For rent: 52-room villas in the Beverly Hills of Kabul
Kabul // The houses are painted in gaudy carnival colours, with multi-tier chandeliers, ornately gilded porticos and giant eagle rooftop sculptures, in a neighbourhood touted as the Beverly Hills of Kabul.
These multi-million-dollar dwellings derided as “poppy palaces” over suspicions they were built on illicit cash from Afghanistan’s opium boom appear garishly out of place in a city scarred by decades of war.
But if wedding-cake mansions do not make you cringe and having notorious ex-warlords as neighbours does not inspire dread, the wealthy enclave of Sherpur could be your home — for a monthly rental of Dh92,000-Dh220,000.
The villas, which emerged during Afghanistan’s construction boom after the 2001 US-led invasion, were valued at nearly twice as much two years ago due to soaring demand for luxury accommodation from hordes of foreign contractors, aid agencies and security companies.

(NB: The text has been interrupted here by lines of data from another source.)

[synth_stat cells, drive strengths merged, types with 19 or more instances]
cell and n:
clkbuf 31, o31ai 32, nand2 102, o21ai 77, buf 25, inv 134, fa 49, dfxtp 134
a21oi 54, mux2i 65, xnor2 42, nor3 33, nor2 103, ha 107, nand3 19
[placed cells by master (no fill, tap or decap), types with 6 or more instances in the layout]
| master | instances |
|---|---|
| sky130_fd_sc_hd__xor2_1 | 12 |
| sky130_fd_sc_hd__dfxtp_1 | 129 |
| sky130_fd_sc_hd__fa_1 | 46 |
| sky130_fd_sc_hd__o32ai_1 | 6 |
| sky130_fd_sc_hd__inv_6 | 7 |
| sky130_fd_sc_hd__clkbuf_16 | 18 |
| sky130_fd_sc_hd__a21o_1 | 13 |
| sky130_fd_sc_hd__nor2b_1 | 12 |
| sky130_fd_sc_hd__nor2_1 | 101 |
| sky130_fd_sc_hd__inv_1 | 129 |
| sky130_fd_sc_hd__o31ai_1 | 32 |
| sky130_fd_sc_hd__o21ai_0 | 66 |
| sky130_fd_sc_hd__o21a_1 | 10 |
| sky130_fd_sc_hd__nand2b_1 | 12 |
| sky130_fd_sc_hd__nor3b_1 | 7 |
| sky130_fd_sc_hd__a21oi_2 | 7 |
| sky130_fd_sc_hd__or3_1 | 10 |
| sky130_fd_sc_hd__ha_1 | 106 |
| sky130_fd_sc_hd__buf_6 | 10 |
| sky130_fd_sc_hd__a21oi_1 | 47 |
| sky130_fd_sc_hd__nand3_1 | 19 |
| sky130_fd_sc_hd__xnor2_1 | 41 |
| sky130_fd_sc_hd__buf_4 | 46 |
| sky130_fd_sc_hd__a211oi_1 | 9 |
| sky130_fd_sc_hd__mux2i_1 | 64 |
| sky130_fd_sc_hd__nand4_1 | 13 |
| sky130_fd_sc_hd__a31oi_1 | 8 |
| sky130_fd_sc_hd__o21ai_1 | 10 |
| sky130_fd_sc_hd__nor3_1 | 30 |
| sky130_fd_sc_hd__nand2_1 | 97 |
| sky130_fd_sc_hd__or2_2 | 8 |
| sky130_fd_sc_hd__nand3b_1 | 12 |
## config.mk

```make
export PLATFORM = sky130hd
export DESIGN_NAME = mem_wb_stage
export DESIGN_NICKNAME = d
export VERILOG_FILES = /design/src/rtl/mem_wb_stage_pkg.sv /design/src/rtl/mem_wb_stage_load_align.sv /design/src/rtl/mem_wb_stage.sv
export SDC_FILE = /design/constraint.sdc
export NUM_CORES = 1
export LEC_CHECK = 0
export BUFFER_PORTS_ARGS = -buffer_cell sky130_fd_sc_hd__buf_2
export CELL_PAD_IN_SITES_DETAIL_PLACEMENT = 0
export CELL_PAD_IN_SITES_GLOBAL_PLACEMENT = 1
export CORE_AREA = 2 2 109 111
export CTS_BUF_LIST = sky130_fd_sc_hd__clkbuf_8 sky130_fd_sc_hd__clkbuf_16
export CTS_CLUSTER_SIZE = 25
export DETAILED_ROUTE_END_ITERATION = 7
export DIE_AREA = 0 0 111 113
export GPL_TIMING_DRIVEN = 0
export PLACE_DENSITY = 0.93
export SLEW_MARGIN = 10
export SYNTH_ARGS = -nofsm -noshare
export SYNTH_HDL_FRONTEND = slang
export SYNTH_HIERARCHICAL = 1
export SYNTH_SLANG_ARGS = --single-unit
```

## constraint.sdc

```tcl
create_clock -name clk -period 3.8 [get_ports clk]
set_input_delay 0.95 -clock clk [delete_from_list [all_inputs] [get_ports clk]]
set_output_delay 0.95 -clock clk [all_outputs]
set_load 0.02 [all_outputs]
```

## src/rtl/mem_wb_stage_pkg.sv

```systemverilog
// rtl/mem_wb_stage_pkg.sv - shared pipeline constants: load funct3 codes and MEM/WB state encoding
package mem_wb_stage_pkg;

  localparam logic [2:0] F3_LB  = 3'b000;
  localparam logic [2:0] F3_LH  = 3'b001;
  localparam logic [2:0] F3_LW  = 3'b010;
  localparam logic [2:0] F3_LBU = 3'b100;
  localparam logic [2:0] F3_LHU = 3'b101;

  localparam logic [0:0] ST_IDLE     = 1'b0;
  localparam logic [0:0] ST_WAIT_MEM = 1'b1;

endpackage

```

## src/rtl/mem_wb_stage_load_align.sv

```systemverilog
// rtl/mem_wb_stage_load_align.sv - combinational load formatter and misalignment/illegal-type detector
module load_align
  import mem_wb_stage_pkg::*;
(
  input  logic [31:0] rdata,
  input  logic [1:0]  addr,
  input  logic [2:0]  funct3,
  output logic [31:0] data,
  output logic        fault
);

  logic [7:0]  byte_sel;
  logic [15:0] half_sel;

  assign byte_sel = rdata[{addr, 3'b000} +: 8];
  assign half_sel = addr[1] ? rdata[31:16] : rdata[15:0];

  always_comb begin
    data  = '0;
    fault = 1'b0;
    case (funct3)
      F3_LB:  data = {{24{byte_sel[7]}}, byte_sel};
      F3_LBU: data = {24'b0, byte_sel};
      F3_LH: begin
        data  = {{16{half_sel[15]}}, half_sel};
        fault = addr[0];
      end
      F3_LHU: begin
        data  = {16'b0, half_sel};
        fault = addr[0];
      end
      F3_LW: begin
        data  = rdata;
        fault = (addr != 2'b00);
      end
      default: fault = 1'b1;
    endcase
  end

endmodule

```

## src/rtl/mem_wb_stage.sv

```systemverilog
// rtl/mem_wb_stage.sv - memory/writeback stage: ALU passthrough and variable-latency loads to the register file
module mem_wb_stage
  import mem_wb_stage_pkg::*;
#(
  parameter int XLEN = 32
) (
  input  logic            clk,
  input  logic            reset,
  input  logic            ex_valid,
  output logic            ex_ready,
  input  logic [4:0]      ex_rd,
  input  logic [XLEN-1:0] ex_result,
  input  logic            ex_is_load,
  input  logic [2:0]      ex_funct3,
  output logic            dmem_req,
  output logic [XLEN-1:0] dmem_addr,
  input  logic            dmem_ack,
  input  logic [XLEN-1:0] dmem_rdata,
  output logic [4:0]      a_rd,
  output logic [XLEN-1:0] d_rd,
  output logic            we_rd,
  output logic            load_fault
);

  logic [0:0]  state;
  logic [4:0]  rd_q;
  logic [2:0]  funct3_q;
  logic [1:0]  offset_q;
  logic [1:0]  align_addr;
  logic [2:0]  align_funct3;
  logic [31:0] align_data;
  logic        align_fault;
  logic        xfer;

  assign ex_ready = (state == ST_IDLE) && !reset;
  assign xfer     = ex_valid && ex_ready;

  // One formatter serves both uses: fault screening of the incoming load in IDLE,
  // and formatting of the returned word from the captured offset/type in WAIT_MEM.
  assign align_addr   = (state == ST_WAIT_MEM) ? offset_q : ex_result[1:0];
  assign align_funct3 = (state == ST_WAIT_MEM) ? funct3_q : ex_funct3;

  load_align u_load_align (
    .rdata  (dmem_rdata),
    .addr   (align_addr),
    .funct3 (align_funct3),
    .data   (align_data),
    .fault  (align_fault)
  );

  always_ff @(posedge clk) begin
    if (reset) begin
      state      <= ST_IDLE;
      dmem_req   <= 1'b0;
      dmem_addr  <= '0;
      we_rd      <= 1'b0;
      load_fault <= 1'b0;
      a_rd       <= '0;
      d_rd       <= '0;
      rd_q       <= '0;
      funct3_q   <= '0;
      offset_q   <= '0;
    end else begin
      we_rd      <= 1'b0;
      load_fault <= 1'b0;
      case (state)
        ST_IDLE: begin
          if (xfer) begin
            if (!ex_is_load) begin
              we_rd <= 1'b1;
              a_rd  <= ex_rd;
              d_rd  <= ex_result;
            end else if (align_fault) begin
              load_fault <= 1'b1;
            end else begin
              state     <= ST_WAIT_MEM;
              dmem_req  <= 1'b1;
              dmem_addr <= {ex_result[XLEN-1:2], 2'b00};
              rd_q      <= ex_rd;
              funct3_q  <= ex_funct3;
              offset_q  <= ex_result[1:0];
            end
          end
        end
        default: begin
          if (dmem_ack) begin
            state    <= ST_IDLE;
            dmem_req <= 1'b0;
            we_rd    <= 1'b1;
            a_rd     <= rd_q;
            d_rd     <= align_data;
          end
        end
      endcase
    end
  end

endmodule

```
--- src/rtl/fifo_buffer_pkg.sv ---
// Shared types and constants for the fifo_buffer block.
// Pointer width helper and the flag values presented while reset is asserted.
package fifo_buffer_pkg;

    // One extra pointer bit distinguishes a full FIFO from an empty one.
    function automatic int ptr_width(input int depth_bits);
        return depth_bits + 1;
    endfunction

    localparam logic EMPTY_RST = 1'b1;
    localparam logic FULL_RST  = 1'b0;

endpackage

--- src/rtl/fifo_buffer_if.sv ---
// Producer/consumer handshake bundle for fifo_buffer.
// The count signal exists only when FIFO_BUFFER_COUNT_EN is defined.
interface fifo_buffer_if
    import fifo_buffer_pkg::*;
#(
`ifdef FIFO_BUFFER_COUNT_EN
    parameter int DEPTH_BITS = 3,
`endif
    parameter int DATA_WIDTH = 8
);

    logic                  wr_en;
    logic [DATA_WIDTH-1:0] wr_data;
    logic                  rd_en;
    logic [DATA_WIDTH-1:0] rd_data;
    logic                  full;
    logic                  empty;
`ifdef FIFO_BUFFER_COUNT_EN
    logic [ptr_width(DEPTH_BITS)-1:0] count;
`endif

    // master: the user side driving requests; slave: the FIFO itself.
    modport master (
        output wr_en,
        output wr_data,
        output rd_en,
        input  rd_data,
        input  full,
`ifdef FIFO_BUFFER_COUNT_EN
        input  count,
`endif
        input  empty
    );

    modport slave (
        input  wr_en,
        input  wr_data,
        input  rd_en,
        output rd_data,
        output full,
`ifdef FIFO_BUFFER_COUNT_EN
        output count,
`endif
        output empty
    );

endinterface

--- src/rtl/fifo_buffer_mem.sv ---
// Storage array for fifo_buffer: one synchronous write port, one read port.
// Contents are never reset; the read value is registered by the parent.
module fifo_buffer_mem #(
    parameter int DEPTH_BITS = 3,
    parameter int DATA_WIDTH = 8
) (
    input  logic                  clk,
    input  logic                  we,
    input  logic [DEPTH_BITS-1:0] waddr,
    input  logic [DATA_WIDTH-1:0] wdata,
    input  logic [DEPTH_BITS-1:0] raddr,
    output logic [DATA_WIDTH-1:0] rdata
);

    localparam int DEPTH = 2 ** DEPTH_BITS;

    logic [DATA_WIDTH-1:0] mem_q [DEPTH];

    always_ff @(posedge clk) begin
        if (we) begin
            mem_q[waddr] <= wdata;
        end
    end

    assign rdata = mem_q[raddr];

endmodule

--- src/rtl/fifo_buffer.sv ---
// Single-clock FIFO with registered read data and full/empty flags.
// Define FIFO_BUFFER_COUNT_EN to expose an occupancy count on the interface.
module fifo_buffer
    import fifo_buffer_pkg::*;
#(
    parameter int DEPTH_BITS = 3,
    parameter int DATA_WIDTH = 8
) (
    input  logic           clk,
    input  logic           reset,
    fifo_buffer_if.slave   bus
);

    localparam int PW = ptr_width(DEPTH_BITS);

    logic [PW-1:0]         wr_ptr_q;
    logic [PW-1:0]         wr_ptr_d;
    logic [PW-1:0]         rd_ptr_q;
    logic [PW-1:0]         rd_ptr_d;
    logic [DATA_WIDTH-1:0] rd_data_q;
    logic [DATA_WIDTH-1:0] rd_data_d;
    logic [DATA_WIDTH-1:0] mem_rdata;
    logic                  empty_dec;
    logic                  full_dec;
    logic                  rd_acc;
    logic                  wr_acc;

    // Same slot index with opposite wrap bits means the writer is a lap ahead.
    assign empty_dec = (wr_ptr_q == rd_ptr_q);
    assign full_dec  = (wr_ptr_q[DEPTH_BITS-1:0] == rd_ptr_q[DEPTH_BITS-1:0]) &&
                       (wr_ptr_q[DEPTH_BITS] != rd_ptr_q[DEPTH_BITS]);

    // A read in the same cycle frees a slot, so a write into a full FIFO still lands.
    assign rd_acc = bus.rd_en & ~empty_dec;
    assign wr_acc = bus.wr_en & (~full_dec | rd_acc);

    always_comb begin
        wr_ptr_d  = wr_ptr_q;
        rd_ptr_d  = rd_ptr_q;
        rd_data_d = rd_data_q;
        if (wr_acc) begin
            wr_ptr_d = wr_ptr_q + PW'(1);
        end
        if (rd_acc) begin
            rd_ptr_d  = rd_ptr_q + PW'(1);
            rd_data_d = mem_rdata;
        end
    end

    always_ff @(posedge clk or negedge reset) begin
        if (!reset) begin
            wr_ptr_q  <= '0;
            rd_ptr_q  <= '0;
            rd_data_q <= '0;
        end else begin
            wr_ptr_q  <= wr_ptr_d;
            rd_ptr_q  <= rd_ptr_d;
            rd_data_q <= rd_data_d;
        end
    end

    fifo_buffer_mem #(
        .DEPTH_BITS (DEPTH_BITS),
        .DATA_WIDTH (DATA_WIDTH)
    ) u_mem (
        .clk   (clk),
        .we    (wr_acc),
        .waddr (wr_ptr_q[DEPTH_BITS-1:0]),
        .wdata (bus.wr_data),
        .raddr (rd_ptr_q[DEPTH_BITS-1:0]),
        .rdata (mem_rdata)
    );

    assign bus.rd_data = rd_data_q;
    assign bus.empty   = reset ? empty_dec : EMPTY_RST;
    assign bus.full    = reset ? full_dec  : FULL_RST;

`ifdef FIFO_BUFFER_COUNT_EN
    // Modulo subtraction yields 0..2**DEPTH_BITS across pointer wraps.
    assign bus.count = wr_ptr_q - rd_ptr_q;
`endif

endmodule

But the steady departure of foreigners as Nato’s 13-year war in Afghanistan winds down and fears of impending doom sparked by an ascendant Taliban insurgency have sent rental values plummeting, with “available for rent” signs becoming a familiar sight in Sherpur.
“The market is close to zero,” Kabul estate agent Abdul Latif said ruefully, prayer beads wrapped around his wrist, as he showed an empty 52-room property overlooking a rose-festooned garden.
The oyster-coloured, marble-and-granite dwelling behind high walls topped with rolls of concertina wire has been on the market for nearly six months.
The owner threw in a sweetener, offering to build a blast-proof safe room to protect against any insurgent attack, Mr Latif said.
But the demand for such properties has hit rock bottom.
“People with big money are leaving Kabul,” he said, his voice bouncing off the walls of the empty villa.
The rows of vacant mansions in Sherpur, also home to some former warlords, symbolise the hobbled state of Afghanistan’s economy, propped up for years with hundreds of billions of dollars of foreign aid.
With the inexorable exodus of aid and investment, the nation is in the throes of what local observers describe as a transition from “a dollar economy to an Afghani economy”.
For many Afghans, concerns over rampant unemployment driven by a tanking war economy, after more than a decade of double-digit growth, outstrip fears over deteriorating security.
As the country struggles to wean itself off its heavy dependence on foreign assistance, cynics liken Afghanistan to a coma patient surviving on a glucose drip for years.
The artificial nourishment is suddenly stopped, the joke goes, and the patient is expected to get up and start running.
But Sherpur’s kitsch mansions, viewed widely as symbols of megalomaniacal excess, also highlight another woefully pervasive problem: corruption.
Sherpur is widely lampooned as “Sher-chur” — or lion’s loot.
Before the 2001 US invasion, Sherpur used to be a barren patch of hillside that was home to refugee colonies.
But human rights groups accuse Kabul’s nouveau riche former warlords and bureaucrats — the lions — of sending in bulldozers in 2003 to evict the refugees.
The source of wealth funnelled into these mansions remains a subject of hushed speculation, with suspicion falling on Afghanistan’s booming opium production — which the UN says is estimated to be worth US$3 billion (Dh11bn) a year.
“Think about it. How does a government bureaucrat earning a monthly salary of $2,000 afford a $2.5 million luxury mansion on land valued at $1 million?” said Bashir Omar, the owner of Kabul-based Bashir Omar Real Estate.
“You have to ask: where has their wealth come from?” he said, adding that the real ownership structures of Sherpur’s villas remain opaque.
When Mr Latif got the owner of the 52-room villa on the phone, he declined to be interviewed.
The government is caught in a catch-22, unable to clamp down hard on money laundering activities to prevent the elite from shifting their wealth overseas, Mr Omar said.
“Sherpur’s poppy palaces symbolise not just impunity, corruption and abuse of power but also the great stratification of Afghan society over the past decade,” said Vanda Felbab-Brown, a senior fellow at the Brookings Institution and an expert on illicit economies in conflict zones.